NIEHS director reacts to study of pregnant women, urges more investigation of flame retardants

The director of the national institute that oversees environmental health research said Monday that a new study raises many important questions about how flame retardants in common household items may pose a threat to the health of pregnant women and their infants.

  By Marla Cone
  Editor in Chief
  Environmental Health News
 

June 22, 2010

The director of the national institute that oversees environmental health research said Monday that a new study raises many important questions about how flame retardants in common household items may pose a threat to the health of pregnant women and their infants.

The study published Monday reported that high levels of brominated flame retardants can alter pregnant women’s thyroid hormones, which are critical to a baby’s growth and brain development. It is the first human research showing a link between the ubiquitous chemicals and altered levels of the hormones in pregnant women.

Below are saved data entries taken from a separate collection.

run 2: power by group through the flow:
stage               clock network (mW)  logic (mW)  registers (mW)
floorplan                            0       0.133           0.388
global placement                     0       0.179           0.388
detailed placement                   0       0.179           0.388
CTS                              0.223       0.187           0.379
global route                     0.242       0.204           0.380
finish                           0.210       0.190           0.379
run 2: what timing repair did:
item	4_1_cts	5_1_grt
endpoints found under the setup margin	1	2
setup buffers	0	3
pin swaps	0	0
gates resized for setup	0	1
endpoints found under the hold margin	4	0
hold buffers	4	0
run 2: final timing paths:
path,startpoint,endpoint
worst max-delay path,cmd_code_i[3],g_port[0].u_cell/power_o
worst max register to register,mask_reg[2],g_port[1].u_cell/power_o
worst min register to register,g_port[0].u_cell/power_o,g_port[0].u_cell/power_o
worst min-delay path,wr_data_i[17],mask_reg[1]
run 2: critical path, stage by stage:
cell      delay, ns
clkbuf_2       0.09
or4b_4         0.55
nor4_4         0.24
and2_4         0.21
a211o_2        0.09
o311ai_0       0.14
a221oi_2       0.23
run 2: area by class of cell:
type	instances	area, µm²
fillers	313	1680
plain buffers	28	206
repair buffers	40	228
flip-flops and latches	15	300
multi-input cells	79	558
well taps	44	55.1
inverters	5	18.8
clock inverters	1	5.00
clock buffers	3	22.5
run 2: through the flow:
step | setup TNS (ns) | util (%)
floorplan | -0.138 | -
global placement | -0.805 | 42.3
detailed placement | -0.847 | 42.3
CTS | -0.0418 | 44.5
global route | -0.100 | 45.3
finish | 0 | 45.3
===== src/logic/slpctl_pkg.sv =====
// Package: sleep mode controller constants and types
package slpctl_pkg;
    timeunit 1ns;
    timeprecision 100ps;
    // Sleep select encodings
    localparam logic [1:0] SEL_IDLE  = 2'h0;
    localparam logic [1:0] SEL_ADCNR = 2'h1;
    localparam logic [1:0] SEL_PDOWN = 2'h2;
    localparam logic [1:0] SEL_PSAVE = 2'h3;
    // Extra halt cycles after start-up
    localparam int          WAKE_EXTRA_CYC = 4;
    localparam logic [3:0]  WAKE_EXTRA     = 4'(WAKE_EXTRA_CYC);
    // Brown-out settle time and clock rate
    localparam int          BOD_SETTLE_US  = 60;
    localparam int          CLK_MHZ        = 125;
    localparam int          BOD_SETTLE_CYC = BOD_SETTLE_US * CLK_MHZ;
    // Timed write window for brown-out sleep-off bit
    localparam int          BROWNOUT_SLEEP_OFF_BIT_WIN_CYC   = 4;
    localparam logic [2:0]  BROWNOUT_SLEEP_OFF_BIT_WIN       = 3'(BROWNOUT_SLEEP_OFF_BIT_WIN_CYC);
    // Reset values
    localparam logic        BROWNOUT_SLEEP_OFF_BIT_RST       = 1'b0;
    localparam logic [15:0] CNT_ZERO       = 16'h0000;
    // Controller states
    typedef enum logic [1:0] {ST_RUN, ST_SLEEP, ST_START, ST_HOLD} slpctl_state_t;
endpackage


===== src/logic/slpctl_top.sv =====
// Sleep mode controller: clock gating, wake-up, brown-out sleep-off
module slpctl_top
    import slpctl_pkg::*;
#(
    parameter int BOD_SETTLE = BOD_SETTLE_CYC    // Shortened in simulation
) (
    input  wire logic        SYS_CLK,
    input  wire logic        NRST,
    input  wire logic        SLEEP_ARM,          // Sleep arm bit
    input  wire logic [1:0]  SLEEP_SEL,          // Sleep select field
    input  wire logic        SLEEP_EXEC,         // Sleep instruction pulse
    input  wire logic        BROWNOUT_SLEEP_OFF_BIT_WR,            // Write strobe, control reg
    input  wire logic        BROWNOUT_SLEEP_OFF_BIT_WR_EN,         // Enable bit written value
    input  wire logic        BROWNOUT_SLEEP_OFF_BIT_WR_VAL,        // Sleep-off bit written value
    input  wire logic        BOD_FUSE_EN,        // Fuses enable detector
    input  wire logic [15:0] STARTUP_CYC,        // Start-up delay from clock select
    input  wire logic        ADC_ENABLE,         // Converter enabled
    input  wire logic        TIMER_ASYNC_SEL,    // Timer clocked asynchronously
    input  wire logic        GLOBAL_IE,          // Global interrupt enable
    input  wire logic        IRQ_ANY,            // Any enabled interrupt (idle)
    input  wire logic        IRQ_ADC_DONE,       // Conversion complete
    input  wire logic        IRQ_WDT,            // Watchdog interrupt
    input  wire logic        IRQ_USI_START,      // Serial start condition
    input  wire logic        IRQ_TMR_ASYNC,      // Async timer ovf/compare, enabled
    input  wire logic        IRQ_MEM_READY,      // Memory-ready interrupt
    input  wire logic        IRQ_PIN_CHANGE,     // Pin change interrupt
    input  wire logic [1:0]  EXT_IRQ_LEVEL,      // ext_irq_a/b level-mode requests
    input  wire logic        SLEEP_RST_REQ,      // Any reset source, synchronous
    output logic             CPU_CLK_EN,
    output logic             FLASH_CLK_EN,
    output logic             IO_CLK_EN,
    output logic             ADC_CLK_EN,
    output logic             ASYNC_CLK_EN,
    output logic             MAIN_OSC_EN,
    output logic             BOD_ENABLE,
    output logic             ADC_START,          // One-cycle conversion start
    output logic             CORE_HALT,          // Core stalled
    output logic             CORE_RESET_VEC,     // Restart from reset vector pulse
    output logic             IRQ_RESUME,         // Run handler then continue
    output logic             BROWNOUT_SLEEP_OFF_BIT_BIT,           // Sleep-off bit state
    output logic             TIMER_UNDEF         // Async timer contents suspect
);
    timeunit 1ns;
    timeprecision 100ps;

    ////////////////////////////////////////////////////////////////
    // State and counters
    slpctl_state_t state_reg, state_next;   // Controller state
    logic [1:0]  mode_reg;                  // Mode latched at entry
    logic [15:0] cnt_reg, cnt_next;         // Delay counter
    logic        bod_off_reg;               // Detector off this sleep
    logic        brownout_sleep_off_bit_reg;                  // Sleep-off bit
    logic        wen_reg;                   // Timed-write window open
    logic [2:0]  win_reg;                   // Window countdown
    logic        undef_reg;                 // Timer undefined flag

    ////////////////////////////////////////////////////////////////
    // Decode
    // armed sleep entry
    wire enter    = (state_reg == ST_RUN) && SLEEP_EXEC && SLEEP_ARM;
    wire deep_sel = SLEEP_SEL[1];
    wire bod_cut  = enter && deep_sel && brownout_sleep_off_bit_reg;
    wire in_sleep = (state_reg == ST_SLEEP);
    // deep modes see level interrupts only
    wire lvl_wake = |EXT_IRQ_LEVEL;
    wire common_w = IRQ_WDT || IRQ_USI_START || lvl_wake || IRQ_PIN_CHANGE;
    logic wake;                             // Mode-qualified wake request
    always_comb begin
        unique case (mode_reg)
            SEL_IDLE:  wake = IRQ_ANY || common_w;
            SEL_ADCNR: wake = common_w || IRQ_ADC_DONE || IRQ_TMR_ASYNC || IRQ_MEM_READY;
            SEL_PDOWN: wake = common_w;
            SEL_PSAVE: wake = common_w || (IRQ_TMR_ASYNC && GLOBAL_IE && TIMER_ASYNC_SEL);
        endcase
    end

    ////////////////////////////////////////////////////////////////
    // Next-state logic
    always_comb begin
        state_next = state_reg;
        cnt_next   = cnt_reg;
        unique case (state_reg)
            ST_RUN: begin
                if (enter) begin
                    state_next = ST_SLEEP;
                end
            end
            ST_SLEEP: begin
                if (wake) begin
                    state_next = ST_START;
                    cnt_next   = (bod_off_reg && (32'(STARTUP_CYC) < BOD_SETTLE))
                               ? 16'(BOD_SETTLE) : STARTUP_CYC;
                end
            end
            ST_START: begin
                if (cnt_reg == CNT_ZERO) begin
                    state_next = ST_HOLD;
                    cnt_next   = {12'h000, WAKE_EXTRA} - 16'h0001;
                end else begin
                    cnt_next = cnt_reg - 16'h0001;
                end
            end
            ST_HOLD: begin
                if (cnt_reg == CNT_ZERO) begin
                    state_next = ST_RUN;
                end else begin
                    cnt_next = cnt_reg - 16'h0001;
                end
            end
        endcase
        if (SLEEP_RST_REQ) begin
            state_next = ST_RUN;
            cnt_next   = CNT_ZERO;
        end
    end

    // State registers
    always_ff @(posedge SYS_CLK or negedge NRST) begin
        if (!NRST) begin
            state_reg <= ST_RUN;
            cnt_reg   <= CNT_ZERO;
        end else begin
            state_reg <= state_next;
            cnt_reg   <= cnt_next;
        end
    end

    // Mode and detector-off latch at entry
    always_ff @(posedge SYS_CLK or negedge NRST) begin
        if (!NRST) begin
            mode_reg    <= SEL_IDLE;
            bod_off_reg <= 1'b0;
        end else if (enter) begin
            mode_reg    <= SLEEP_SEL;
            bod_off_reg <= bod_cut;
        end else if (in_sleep && wake) begin
            mode_reg    <= mode_reg;
            bod_off_reg <= bod_off_reg;
        end else if (state_reg == ST_RUN) begin
            bod_off_reg <= 1'b0;
        end
    end

    ////////////////////////////////////////////////////////////////
    // Timed write of the sleep-off bit; enable opens a short window
    always_ff @(posedge SYS_CLK or negedge NRST) begin
        if (!NRST) begin
            brownout_sleep_off_bit_reg <= BROWNOUT_SLEEP_OFF_BIT_RST;
            wen_reg  <= 1'b0;
            win_reg  <= 3'h0;
        end else if (BROWNOUT_SLEEP_OFF_BIT_WR && BROWNOUT_SLEEP_OFF_BIT_WR_EN) begin
            wen_reg  <= 1'b1;
            win_reg  <= BROWNOUT_SLEEP_OFF_BIT_WIN - 3'h1;
        end else if (BROWNOUT_SLEEP_OFF_BIT_WR && wen_reg) begin
            brownout_sleep_off_bit_reg <= BROWNOUT_SLEEP_OFF_BIT_WR_VAL;
            wen_reg  <= 1'b0;
        end else if (wen_reg) begin
            wen_reg  <= (win_reg != 3'h0);
            win_reg  <= win_reg - 3'h1;
        end
    end

    // Timer contents flag: set on power-save wake without async clock
    always_ff @(posedge SYS_CLK or negedge NRST) begin
        if (!NRST) begin
            undef_reg <= 1'b0;
        end else if (in_sleep && wake && mode_reg == SEL_PSAVE && !TIMER_ASYNC_SEL) begin
            undef_reg <= 1'b1;
        end else if (enter) begin
            undef_reg <= 1'b0;
        end
    end

    ////////////////////////////////////////////////////////////////
    // Clock gating; start-up and hold count as still sleeping domains
    wire asleep = (state_reg != ST_RUN);
    wire m_idle = asleep && mode_reg == SEL_IDLE;
    wire m_nr   = asleep && mode_reg == SEL_ADCNR;
    wire m_ps   = asleep && mode_reg == SEL_PSAVE;
    assign CPU_CLK_EN     = !asleep;
    assign FLASH_CLK_EN   = !asleep;
    assign IO_CLK_EN      = !asleep || m_idle;
    assign ADC_CLK_EN     = !asleep || m_idle || m_nr;
    assign ASYNC_CLK_EN   = !asleep || m_idle || m_nr || m_ps;
    assign MAIN_OSC_EN    = !asleep || m_idle || m_nr;
    assign BOD_ENABLE     = BOD_FUSE_EN && !(in_sleep && bod_off_reg);
    assign ADC_START      = enter && ADC_ENABLE && !deep_sel;
    assign CORE_HALT      = asleep;
    assign CORE_RESET_VEC = asleep && SLEEP_RST_REQ;
    assign IRQ_RESUME     = (state_reg == ST_HOLD) && (cnt_reg == CNT_ZERO) && !SLEEP_RST_REQ;
    assign BROWNOUT_SLEEP_OFF_BIT_BIT       = brownout_sleep_off_bit_reg;
    assign TIMER_UNDEF    = undef_reg;

    ////////////////////////////////////////////////////////////////
    // Assertions
    property p_entry;
        @(posedge SYS_CLK) disable iff (!NRST)
        (state_reg == ST_RUN && SLEEP_EXEC && SLEEP_ARM && !SLEEP_RST_REQ) |=> CORE_HALT;
    endproperty
    a_entry: assert property (p_entry) else $error("armed sleep not entered");
    property p_noarm;
        @(posedge SYS_CLK) disable iff (!NRST)
        (state_reg == ST_RUN && !SLEEP_ARM) |=> !CORE_HALT;
    endproperty
    a_noarm: assert property (p_noarm) else $error("unarmed sleep halted");
    property p_hold4;
        @(posedge SYS_CLK) disable iff (!NRST || SLEEP_RST_REQ)
        $rose(state_reg == ST_HOLD) |-> CORE_HALT [*4] ##1 !CORE_HALT;
    endproperty
    a_hold4: assert property (p_hold4) else $error("extra hold not four");
    property p_rst;
        @(posedge SYS_CLK) disable iff (!NRST)
        SLEEP_RST_REQ |=> state_reg == ST_RUN;
    endproperty
    a_rst: assert property (p_rst) else $error("reset did not wake");
    property p_bodoff;
        @(posedge SYS_CLK) disable iff (!NRST)
        (enter && SLEEP_SEL[1] && brownout_sleep_off_bit_reg && !SLEEP_RST_REQ) |=> !BOD_ENABLE;
    endproperty
    a_bodoff: assert property (p_bodoff) else $error("detector not off");
    property p_bodshallow;
        @(posedge SYS_CLK) disable iff (!NRST)
        (asleep && !mode_reg[1] && BOD_FUSE_EN) |-> BOD_ENABLE;
    endproperty
    a_bodshallow: assert property (p_bodshallow) else $error("detector off shallow");
    property p_idleclk;
        @(posedge SYS_CLK) disable iff (!NRST)
        m_idle |-> (!CPU_CLK_EN && IO_CLK_EN && ADC_CLK_EN && ASYNC_CLK_EN);
    endproperty
    a_idleclk: assert property (p_idleclk) else $error("idle gating wrong");
    property p_nrclk;
        @(posedge SYS_CLK) disable iff (!NRST)
        m_nr |-> (!IO_CLK_EN && ADC_CLK_EN && MAIN_OSC_EN);
    endproperty
    a_nrclk: assert property (p_nrclk) else $error("noise gating wrong");
    property p_psclk;
        @(posedge SYS_CLK) disable iff (!NRST)
        m_ps |-> (ASYNC_CLK_EN && !ADC_CLK_EN && !MAIN_OSC_EN);
    endproperty
    a_psclk: assert property (p_psclk) else $error("save gating wrong");
    property p_bodsw;
        @(posedge SYS_CLK) disable iff (!NRST)
        (BROWNOUT_SLEEP_OFF_BIT_WR && !BROWNOUT_SLEEP_OFF_BIT_WR_EN && !wen_reg) |=> $stable(BROWNOUT_SLEEP_OFF_BIT_BIT);
    endproperty
    a_bodsw: assert property (p_bodsw) else $error("untimed write took");
    property p_resume;
        @(posedge SYS_CLK) disable iff (!NRST)
        IRQ_RESUME |=> !CORE_HALT;
    endproperty
    a_resume: assert property (p_resume) else $error("core not released");
    property p_pdkeep;
        @(posedge SYS_CLK) disable iff (!NRST)
        (in_sleep && mode_reg == SEL_PDOWN && !common_w && !SLEEP_RST_REQ) |=> in_sleep;
    endproperty
    a_pdkeep: assert property (p_pdkeep) else $error("power-down woke unlisted");
    c_idle:  cover property (@(posedge SYS_CLK) disable iff (!NRST) enter && SLEEP_SEL == SEL_IDLE);
    c_wake:  cover property (@(posedge SYS_CLK) disable iff (!NRST) IRQ_RESUME);
    c_bod:   cover property (@(posedge SYS_CLK) disable iff (!NRST) bod_cut);
    c_rstsl: cover property (@(posedge SYS_CLK) disable iff (!NRST) CORE_RESET_VEC);

endmodule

"Clearly it is something that should be looked at further," Linda Birnbaum, director of the National Institute of Environmental Health Sciences, said in an interview with Environmental Health News. "I think the change [in the women’s hormones] is probably real. It’s in agreement with other human studies in other [non-pregnant] adults and it’s the first study showing a pretty significant effect."

The Berkeley epidemiologists tested the blood of 270 pregnant women in California’s Salinas Valley as part of  a larger project monitoring the health of pregnant women and children in a low-income, Mexican-American farm community.

The women’s thyroid-stimulating hormone, or TSH, declined 16.8 percent for every tenfold increase in brominated flame retardants, which are found in furniture, carpet padding, electronics and other consumer products. Low TSH suggests that the thyroid is producing too much hormone on its own.

The high exposures did not lead to clinical hyperthyroidism – a condition involving overproduction of thyroid hormones known to damage fetuses. But their rate of subclinical hyperthyroidism did increase. For every ten-fold increase of PBDEs among the women studied, their risk of subclinical hyperthyroidism doubled.

“It may mean we need some more investigation of what the thyroid condition is of these women. Are they really on their way to being hyperthyroid?” Birnbaum said.

Normal maternal thyroid hormone levels are essential for normal fetal growth and brain development, so the Berkeley researchers said they are concerned that their findings could mean there are significant health effects from exposure to PBDEs, polybrominated diphenyl ethers.

Birnbaum stressed that there is "no good information" yet about what slightly-low levels of thyroid-stimulating hormones means for the health of a fetus.

She said she is contacting the Berkeley scientists, led by epidemiologist Brenda Eskenazi, to encourage them to look at the thyroid levels of the infants, too. “We need to understand what’s happening with the infants, not just the mom,” she said.

The potential health effects on the Salinas babies has not yet been studied by the Berkeley team. But other research, including a study in New York City, has linked reduced IQs, attention problems and other neurodevelopmental effects with exposure to the flame retardants.

The new findings also most likely will have implications for how scientists test PBDEs on lab animals. Birnbaum said researchers are perplexed about why the thyroid-stimulating hormones decreased in the women as their exposure increased, but in lab animals, the opposite has been found.

“We need to understand why our animal models don’t agree with the human studies,” Birnbaum said. “I think this is not the result people expected."

Americans - particularly Californians - have the highest levels of PBDEs in the world. The levels in their blood and breast milk were doubling every five years until two of the most common compounds were banned in 2004. The chemicals build up in the environment, in the food supply and in human bodies. Household dust and food are the major sources of people's exposure.

Birnbaum said in an interview last November that "there is no convincing evidence that PBDEs are declining in people or wildlife in the United States" despite the bans. "It's too soon."

The reductions in thyroid-stimulating hormone were found in the pregnant women with every PBDE tested.

But Birnbaum said she was disappointed that the researchers did not have data on deca, a type of PBDE still in use, and other higher-brominated flame retardants, which also accumulate in human bodies.

New brominated and chlorinated compounds are being used today as flame retardants, and in the earlier interview, Birnbaum said "we kind of jump from the proverbial frying pan into the fire" by allowing use of the new compounds without more substantial testing. She is particularly concerned about compounds called hydroxylated PBDEs, which are metabolites of some flame retardants.

“These are compounds that have the potential to be thyroid disruptors," she said Monday.

Before being named director of NIEHS in December, 2008, Birnbaum was head of experimental toxicology at the U.S. Environmental Protection Agency, and she was particularly interested in the sources and toxicity of PBDEs. As director of NIEHS, she coordinates and oversees new environmental health research.